As a result, we are now nearing a million-head deficit and almost three million females have been slaughtered and made into hamburgers.

This year’s heifer crop is already on feed, and for many it’s too late to pull them back into breeding herds. The first chance we have at herd growth hasn’t been born yet.

One economist predicted prices would be higher than 2014. (And so will costs this time round, but it’s a start.)

Meat demand is the interesting part of the equation.

Analysts expect domestic demand to be hampered by price increases and a sluggish economy, but exports have been smashing records around the globe.

I’m sure it will ruffle some British feathers, but several in-depth surveys taken show US beef is considered the highest-quality, best-tasting and safest in the world.
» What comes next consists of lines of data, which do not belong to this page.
[config.mk]
export PLATFORM = sky130hd
export DESIGN_NAME = pbfs_blend
export DESIGN_NICKNAME = d
export VERILOG_FILES = /design/src/sv/pbfs_pkg.sv /design/src/sv/pbfs_blend.sv
export SDC_FILE = /design/constraint.sdc
export NUM_CORES = 2
export LEC_CHECK = 0
export BUFFER_PORTS_ARGS = -buffer_cell sky130_fd_sc_hd__buf_2
export CORE_ASPECT_RATIO = 0.6
export CORE_MARGIN = 8
export CORE_UTILIZATION = 60
export CTS_CLUSTER_DIAMETER = 120
export DETAILED_ROUTE_END_ITERATION = 12
export PLACE_DENSITY = 0.75
export SETUP_SLACK_MARGIN = 0.1
export SLEW_MARGIN = 20
export SYNTH_ARGS = -nofsm -noshare
export SYNTH_HDL_FRONTEND = slang
export SYNTH_SLANG_ARGS = --single-unit
[constraint.sdc]
create_clock -name clk -period 7.5 [get_ports clk]
set_input_delay 1.125 -clock clk [delete_from_list [all_inputs] [get_ports clk]]
set_output_delay 1.125 -clock clk [all_outputs]
set_load 0.02 [all_outputs]
[src/sv/pbfs_pkg.sv]
// Shared constants, types and register codes for the periodic B-spline flow scale block.
package pbfs_pkg;

  localparam int FRAC_BITS = 16;          // fraction bits of one basis weight
  localparam int NUM_KNOTS = 4;
  localparam int PHASE_W   = 17;
  localparam int OUT_W     = 18;
  localparam int GAIN_W    = 16;
  localparam int KNOT_STEP = 16384;
  localparam int INT_FRAC  = 48;          // fraction bits of six times the basis
  localparam int DSH       = INT_FRAC - FRAC_BITS;
  localparam int QW        = FRAC_BITS + 3;
  localparam int PW        = FRAC_BITS + GAIN_W;
  localparam int AW        = FRAC_BITS + 18;
  localparam int RSH       = FRAC_BITS - 2;
  localparam int LATENCY   = 8;

  localparam logic [PHASE_W-1:0] PHASE_ONE  = PHASE_W'(65536);
  localparam logic [OUT_W-1:0]   OUT_MAX    = OUT_W'(131072);
  localparam logic [GAIN_W-1:0]  GAIN_RESET = GAIN_W'(16384);

  // ceil(2^(FRAC_BITS+3) / 3): exact floor division by three for values below 2^(FRAC_BITS+2)
  localparam logic [FRAC_BITS+1:0] RECIP =
    (FRAC_BITS+2)'(((64'd1 << (FRAC_BITS + 3)) + 64'd2) / 64'd3);

  typedef enum logic [1:0] {
    REG_GAIN_ONE,
    REG_GAIN_TWO,
    REG_GAIN_THREE,
    REG_GAIN_FOUR
  } reg_idx_t;

  // Folded spline argument of one knot: inner segments use the middle polynomial
  typedef struct packed {
    logic [16:0] x;
    logic        outer;
    logic        zero;
  } lane_t;

  typedef lane_t [NUM_KNOTS-1:0] lane_arr_t;
  typedef logic [NUM_KNOTS-1:0][GAIN_W-1:0] gain_arr_t;
  typedef logic [NUM_KNOTS-1:0][FRAC_BITS-1:0] weight_arr_t;

endpackage

[src/sv/pbfs_blend.sv]
// Gain multiply, four-way sum, rounding and saturation of the scale factor.
module pbfs_blend (
  input  logic                    clk,
  input  pbfs_pkg::weight_arr_t   weights,
  input  pbfs_pkg::gain_arr_t     gains,
  output logic [17:0]             scale_factor
);

  localparam int RW = pbfs_pkg::AW - pbfs_pkg::RSH;

  logic [pbfs_pkg::PW-1:0] prod [pbfs_pkg::NUM_KNOTS];
  logic [pbfs_pkg::AW-1:0] acc;
  logic [RW-1:0]           res;

  always_comb begin
    acc = pbfs_pkg::AW'(1) << (pbfs_pkg::RSH - 1);
    for (int j = 0; j < pbfs_pkg::NUM_KNOTS; j++) begin
      acc = acc + pbfs_pkg::AW'(prod[j]);
    end
  end

  assign res = acc[pbfs_pkg::AW-1:pbfs_pkg::RSH];

  always_ff @(posedge clk) begin
    for (int j = 0; j < pbfs_pkg::NUM_KNOTS; j++) begin
      prod[j] <= pbfs_pkg::PW'(weights[j]) * pbfs_pkg::PW'(gains[j]);
    end
    scale_factor <= (res > RW'(pbfs_pkg::OUT_MAX)) ? pbfs_pkg::OUT_MAX : res[17:0];
  end

endmodule

==> out/qor.txt <==
Post-CTS Repair Setup Buffers: 0
Worst Hold Class: reg -> reg
status: finished, final reports clean
Post-Route WL: 96300 um
Avg WL per Cell: 18.6 um
first-pass detailed-route iteration total: 5
Max-slew headroom: 43.2%
crit end category: flop
cts hold-fix bufs: 0
Die ar.: 74000 um2
Fin Hold WS: 1030 ps
cell count of the worst reg-to-reg path: 14
clock sinks: 146
Port-buffer cells: 146
register area share after synthesis: 7.46%
Clk Latency, worst-skew pair: 440 ps
post-layout min period: 6830 ps
ys async rst share: 0%
Die H: 214 um
CORE AREA: 64500 um2
DP Wirelength: 79700 um
first-pass GRT wire length: 160000 um
drt drc: 0
placed cell count: 5153
Setup Skew: 14.5 ps
Synth Register Bits: 146
maxcap violations: 0
min-delay src: prod[2][25]$_DFF_P_
Vias: 28483
synth cell count leaders: 920 x inv_1, 839 x fa_1, 615 x nand2_1
gr ovfl total: 0
crit share post-route: 91.1%
number of enable flip-flop cells after synthesis: 0
syn_nets: 5706
worst slew pin tran: 845 ps
setup_tns: 0 ps
CTS Root Cell: clkbuf_16
RSZ-0062 raised after global routing: no
CTS Buf Count: 17
Max Slew Vio Count: 0
initial antenna violation count: 7
Crit Path Class: in -> reg
Synth area leaders: fa_1 43%, ha_1 15%, inv_1 8.8%
largest net degree at the start of global routing: 19
critical path data arrival time: 7160 ps
synthesis-to-layout area growth: 5.30%
1st-iter DRT viols: 2204
RR Startpoint: prod[3][12]$_DFF_P_
syn_area_per_cell: 9.20 um2
hold depth: 5
final hold violations: 0
vias in the first global route: 30716
Synth Cell Area: 39200 um2
top-count cell post-synth: inv_1
non-filler instance count after layout: 5187
crit path max fanout: 16
drt via density: 5.49
Worst Hold Path EP: scale_factor[11]$_SDFF_PN0_
Synth cell types: 64
remaining antenna violation count: 0
reg-to-reg setup timing slack: 2530 ps
worst reg2reg endpoint: scale_factor[7]$_SDFF_PN0_
CTS tree: done
CTS resizes: 0
GRT Resource Usage Total: 26.8%
CTS H-tree lvls: 4
Critical Path Start Type: primary input
Final WS setup: 667 ps
synthesized instance count: 4261
Worst EP required: 7820 ps
# rows: 72
Bufs on Longest Clock Path: 2
clk slew on worst S/H paths: 70 ps
top cell type's share of synthesized area: 42.9%
final setup fails: 0
fmax: 0.146 GHz
Final Wtd Congestion: 0.950
pre-CTS WS: 322 ps
layout cell share with drive strength beyond 1: 5.17%
fin nets: 5766
Post-synth top flop: dfxtp_1
Synth warnings: 0
Horiz. Die Dim: 346 um
Initial Util: 60.8%
IO Pins: 147
post-synth top area cell: fa_1
worst max path at each step:
stage                            from                  end  slack, ps  cells past startpoint
after floorplan             gains[17]  prod[1][31]$_DFF_P_        820                     21
after global placement    weights[58]  prod[3][30]$_DFF_P_        390                     20
after detailed placement  weights[26]  prod[1][30]$_DFF_P_        320                     19
after CTS                 weights[58]  prod[3][30]$_DFF_P_        750                     20
after global routing        gains[55]  prod[3][24]$_DFF_P_        280                     21
final                     weights[58]  prod[3][30]$_DFF_P_        670                     20
layer usage:
layer | up-vias | share of wire, % | GRT usage [%]
met5 | - | 0.038 | 0
met4 | 6 | 1.8 | 5.78
met3 | 134 | 9.8 | 7.03
met2 | 1138 | 44 | 40.7
met1 | 14257 | 45 | 38.5
li1 | 12948 | - | -
critical path: stages:
cell and delay, ps:
buf_2 320, nand2_1 140, fa_1 520, fa_1 570, fa_1 440, fa_1 560, inv_1 50, fa_1 520
inv_1 60, fa_1 500, inv_1 50, ha_1 320, a21oi_1 210, o21ai_0 160, a311oi_1 500, a21oi_1 130
a21o_1 210, o211ai_1 230, a31oi_1 160, a311o_1 370
cell families (layout without fill, tap and decap cells):
family                     count (synthesis)  after routing  synth area share [%]
buffers and inverters                   1049           1122                  10.1
and+or+nand+nor                         1284           1284                  16.0
DFF                                      146            146                  7.46
xor gates and xnor gates                 119            119                  2.66
adders and majority gates               1316           1316                  58.1
other                                      0              2                     0
AOI/OAI and AO/OA                        347            347                  5.78
per-stage QoR:
step	cell area, um2	utilization [%]
final	41300	64.0
after global routing	41300	64.0
after CTS	41300	64.0
after detailed placement	40700	63.1
after global placement	40700	63.1
after floorplan	39200	-
layout make-up:
class,instances,area (um2)
Multi-Input combinational cell,3066,32300
Fill cell,5428,23200
Inverter,920,3450
Sequential cell,146,2920
Tap cell,851,1060
Timing Repair Buffer,170,911
Clock buffer,17,425
Clock inverter,15,160
Antenna cell,2,5.00
registers in the layout, indices dropped and copies added, names as in the netlist:
| signal | cells |
|---|---|
| scale_factor | 18 |
| prod | 128 |
===== src/sv/pbfs_pkg.sv =====
// Shared constants, types and register codes for the periodic B-spline flow scale block.
package pbfs_pkg;

  localparam int FRAC_BITS = 16;          // fraction bits of one basis weight
  localparam int NUM_KNOTS = 4;
  localparam int PHASE_W   = 17;
  localparam int OUT_W     = 18;
  localparam int GAIN_W    = 16;
  localparam int KNOT_STEP = 16384;
  localparam int INT_FRAC  = 48;          // fraction bits of six times the basis
  localparam int DSH       = INT_FRAC - FRAC_BITS;
  localparam int QW        = FRAC_BITS + 3;
  localparam int PW        = FRAC_BITS + GAIN_W;
  localparam int AW        = FRAC_BITS + 18;
  localparam int RSH       = FRAC_BITS - 2;
  localparam int LATENCY   = 8;

  localparam logic [PHASE_W-1:0] PHASE_ONE  = PHASE_W'(65536);
  localparam logic [OUT_W-1:0]   OUT_MAX    = OUT_W'(131072);
  localparam logic [GAIN_W-1:0]  GAIN_RESET = GAIN_W'(16384);

  // ceil(2^(FRAC_BITS+3) / 3): exact floor division by three for values below 2^(FRAC_BITS+2)
  localparam logic [FRAC_BITS+1:0] RECIP =
    (FRAC_BITS+2)'(((64'd1 << (FRAC_BITS + 3)) + 64'd2) / 64'd3);

  typedef enum logic [1:0] {
    REG_GAIN_ONE,
    REG_GAIN_TWO,
    REG_GAIN_THREE,
    REG_GAIN_FOUR
  } reg_idx_t;

  // Folded spline argument of one knot: inner segments use the middle polynomial
  typedef struct packed {
    logic [16:0] x;
    logic        outer;
    logic        zero;
  } lane_t;

  typedef lane_t [NUM_KNOTS-1:0] lane_arr_t;
  typedef logic [NUM_KNOTS-1:0][GAIN_W-1:0] gain_arr_t;
  typedef logic [NUM_KNOTS-1:0][FRAC_BITS-1:0] weight_arr_t;

endpackage


===== src/sv/pbfs_front.sv =====
// Phase clamp, per-knot wrap and folding of the spline argument onto two polynomials.
module pbfs_front (
  input  logic                    clk,
  input  logic [16:0]             time_phase,
  output pbfs_pkg::lane_arr_t     lanes
);

  pbfs_pkg::lane_arr_t lanes_next;

  always_comb begin
    logic [16:0]        phase_c;
    logic signed [19:0] p;
    logic signed [19:0] knot;
    logic signed [19:0] t;
    logic signed [19:0] d;
    logic signed [19:0] sv;
    logic [2:0]         kk;
    logic [15:0]        f;
    phase_c = (time_phase > pbfs_pkg::PHASE_ONE) ? pbfs_pkg::PHASE_ONE : time_phase;
    p = signed'({3'b0, phase_c});
    for (int j = 0; j < pbfs_pkg::NUM_KNOTS; j++) begin
      knot = 20'(pbfs_pkg::KNOT_STEP * (j + 1));
      // wrap the phase to within half a period of this knot
      if (p > knot + 20'sd32768) begin
        t = p - 20'sd65536;
      end else if (p < knot - 20'sd32768) begin
        t = p + 20'sd65536;
      end else begin
        t = p;
      end
      d  = knot - t;
      sv = (d <<< 2) + 20'sd131072;
      kk = sv[18:16];
      f  = sv[15:0];
      // mirror the upper half onto the lower: B(s) = B(4 - s)
      lanes_next[j].x     = (kk == 3'd0 || kk == 3'd1) ? {1'b0, f} : (17'd65536 - {1'b0, f});
      lanes_next[j].outer = (kk == 3'd0) || (kk == 3'd3);
      lanes_next[j].zero  = kk[2];
    end
  end

  always_ff @(posedge clk) begin
    lanes <= lanes_next;
  end

endmodule


===== config.mk =====
export PLATFORM = sky130hd
export DESIGN_NAME = pbfs_front
export DESIGN_NICKNAME = d
export VERILOG_FILES = /design/src/sv/pbfs_pkg.sv /design/src/sv/pbfs_front.sv
export SDC_FILE = /design/constraint.sdc
export NUM_CORES = 1
export LEC_CHECK = 0
export BUFFER_PORTS_ARGS = -buffer_cell sky130_fd_sc_hd__buf_2
export CORE_ASPECT_RATIO = 1.25
export CORE_MARGIN = 2
export CORE_UTILIZATION = 40
export CTS_CLUSTER_SIZE = 30
export DETAILED_ROUTE_END_ITERATION = 6
export HOLD_SLACK_MARGIN = 0.12
export PLACE_DENSITY_LB_ADDON = 0.05
export SYNTH_ARGS = -nofsm -noshare
export SYNTH_HDL_FRONTEND = slang
export SYNTH_SLANG_ARGS = --single-unit

===== constraint.sdc =====
create_clock -name clk -period 6.8 [get_ports clk]
set_clock_uncertainty 0.05 [all_clocks]
set_input_delay 0.34 -clock clk [delete_from_list [all_inputs] [get_ports clk]]
set_output_delay 0.34 -clock clk [all_outputs]
set_load 0.005 [all_outputs]

==> flow_summary.yaml <==
status:
  status: "completed"
critical_path:
  cp-start-kind: "primary input"
  worstSetupEndpointType: "flip-flop"
  cp_data_required_time_ps: 7010
  critPathLaunch: "time_phase[16]"
  cp_max_fo: 26
  crit_end: "lanes[17]"
  worstSetupPathType: "in2reg"
  arrival_ps: 4060
min_path:
  hp-class: "in2reg"
  min_from: "time_phase[14]"
global_route:
  grt_pass1_wl_mm: 12.1
  grt_pass1_vias: 2412
  grt_max_degree: 27
  track_usage_pct: 18.2
  grt_overflow: 0
  antenna_found_initial: 0
logic_synthesis:
  syn_avg_cell_area_um2: 8.67
  yosys.cell_count.top_type: "dfxtp_1"
  yosysWarningCount: 0
  ys_top_cells_by_area: "dfxtp_1 41%, xnor2_1 9.7%, nand2_1 5.5%"
  synth_edf_count: 0
  yosys.area.top_type_share_pct: 41.4
  synthArstFlopShare_pct: 0
  synth.top_cells.by_count: "65 x dfxtp_1, 46 x nand2_1, 35 x xnor2_1, 30 x nor2_1, 19 x o21ai_0"
  seq_area_frac_synth_pct: 41.4
  synth_largest_area_cell: "dfxtp_1"
  netlist_area_mm2: 0.00315
  synthFlopType: "dfxtp_1"
  ys_ff_latch: 65
  synth_cell_type_count: 61
  netlist_instances: 363
route:
  ant_nets: 0
  first_pass_iters: 4
  drtIter0Drc: 120
  routed_wl_mm: 7.94
  avgRoutedWirePerCell_um: 14.9
  avgViaCountPerCell: 5.10
  drc: 0
  vias: 2723
sta:
  rsz0062_at_grt: "no"
  finalHoldViolCount: 0
  slew_viol_final: 0
  fmax_ghz: 0.260
  fin_crit_ps: 3850
  tns_ps: 0
  min_period_over_period_pct: 56.6
  tightest_slew_ps: 771
  slew_headroom_pct: 48.1
  setup_violations: 0
floorplanning:
  die_w_um: 83.3
  io_pins: 94
  dieArea_mm2: 0.00859
  fp.coreArea_mm2: 0.00770
  fp.dieH_um: 103
  fp-row-count: 36
  start_util_pct: 40.8
cells_and_area:
  fillers: 777
  syn_to_final_growth_pct: 19.4
  largest_reg_flops: 65
  top_regs: "lanes x65"
  drive_gt1_share_pct: 28.0
  n_antenna_cell: 0
  regMostFlops: "lanes"
  nets: 454
  instances_no_fill: 534
clock_network:
  cts_setup_buffers: 0
  cts-htree-levels: 3
  cts-root-buf: "clkbuf_8"
  cts_made_buffers: 9
  cts_resized: 0
  path_clk_slew_ps: 70
  cts.sinks: 65
  cts_tree: "built"
  ctsHoldBuffers: 0
  clk_path_buf_depth: 2
placement:
  gp_congestion: 0.823
  dpl.cell_count: 518
  dp_hpwl_mm: 5.76
  port_buffers: 85
flow_run:
  drv_cap: 0
pwr:
  powerDensity_mw_per_mm2: 267
  power_leakage_nw: 1.65
  irDropWorstVdd_v: 0.000138
==> how the worst min path moves through the flow <==
stage                           end  cells past startpoint
final                     lanes[19]                      2
after global routing      lanes[19]                      2
after CTS                 lanes[19]                      2
after detailed placement  lanes[19]                      2
after global placement    lanes[19]                      2
after floorplan           lanes[42]                      2
==> layer usage <==
metal / track usage [%] / share of wire, % / vias to the layer above
met5: 0 / 0 / -
met4: 6.18 / 1.1 / 0
met3: 4.80 / 5.4 / 6
met2: 31.6 / 49 / 94
met1: 21.9 / 45 / 1258
li1: - / - / 1365
==> cells by family (layout without fill, tap and decap cells) <==
logic type | count (synthesis) | after routing | share of synthesized area, %
flip-flops | 65 | 65 | 41.4
AND/OR/NAND/NOR | 133 | 133 | 21.6
other | 1 | 8 | 0.119
AO/OA/AOI/OAI | 73 | 73 | 15.8
adder cells (fa/ha/maj) | 2 | 2 | 0.795
buffers and inverters | 42 | 111 | 7.24
XOR/XNOR | 47 | 47 | 13.1
==> report_power, final <==
part	internal, mW	switching [mW]
Combinational	0.0863	0.111
Sequential	0.431	0.0103
Clock	0.217	0.149
Total	0.734	0.270
==> stage by stage <==
| stage | setup slack (ps) | cell area [µm²] | utilization [%] | hold slack [ps] | power (mW) |
|---|---|---|---|---|---|
| 6_report | 2950 | 3760 | 48.8 | 296 | 1.00 |
| 2_1_floorplan | 3800 | 3170 | - | 436 | 0.576 |
| 3_3_place_gp | 2800 | 3530 | 45.8 | 637 | 0.648 |
| 3_5_place_dp | 2660 | 3530 | 45.8 | 633 | 0.649 |
| 5_1_grt | 2610 | 3760 | 48.8 | 296 | 1.06 |
| 4_1_cts | 3020 | 3760 | 48.8 | 268 | 1.02 |
==> layout by cell type, fill, tap and decap left out, drive strengths merged, types with 4 or more instances in the layout <==
cell,count
xnor2,35
nand4,5
clkbuf,10
dfxtp,65
a21boi,4
nor3,13
conb,8
or4,4
nand3,5
xor2,12
nor4,6
a21oi,11
nand2,48
nand3b,4
buf,86
o21ai,27
inv,10
nor2,30
==> cell type report <==
| type | instances | area, µm² | area share (%) |
|---|---|---|---|
| sequential | 65 | 1300 | 34.6 |
| inverter | 9 | 33.8 | 0.899 |
| timing repair buffer | 86 | 433 | 11.5 |
| tap | 95 | 119 | 3.16 |
| clock inverter | 6 | 88.8 | 2.37 |
| multi-input combinational | 263 | 1640 | 43.7 |
| clock buffer | 10 | 138 | 3.66 |
==> worst max-delay path: stages <==
cell and delay [ps]:
buf_2 380, inv_1 420, nand2_1 240, ha_1 540
inv_1 230, o41ai_1 500, o221ai_1 360, nor4_1 420
nand4_1 270, o21ai_1 220, xnor2_1 130
No activity file was read; power rests on OpenSTA's default activity.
Exports now account for £410 ($500) an animal, so these surveys are being met with results in the billions of dollars – although a significant chunk of this export premium is from China and the Pacific Rim countries, so there is uncertainty here.

Feed costs are still wildly out of control and drought is still rationing feed in some areas where no amount of money can help the situation.

Putin is still using oxygen, and interest rates are climbing higher, too. 

We are simply hoping we have cannibalised our breeding numbers so hard now that we have insulated ourselves from these external forces.

I hope 2023 is a great one for you all in the UK.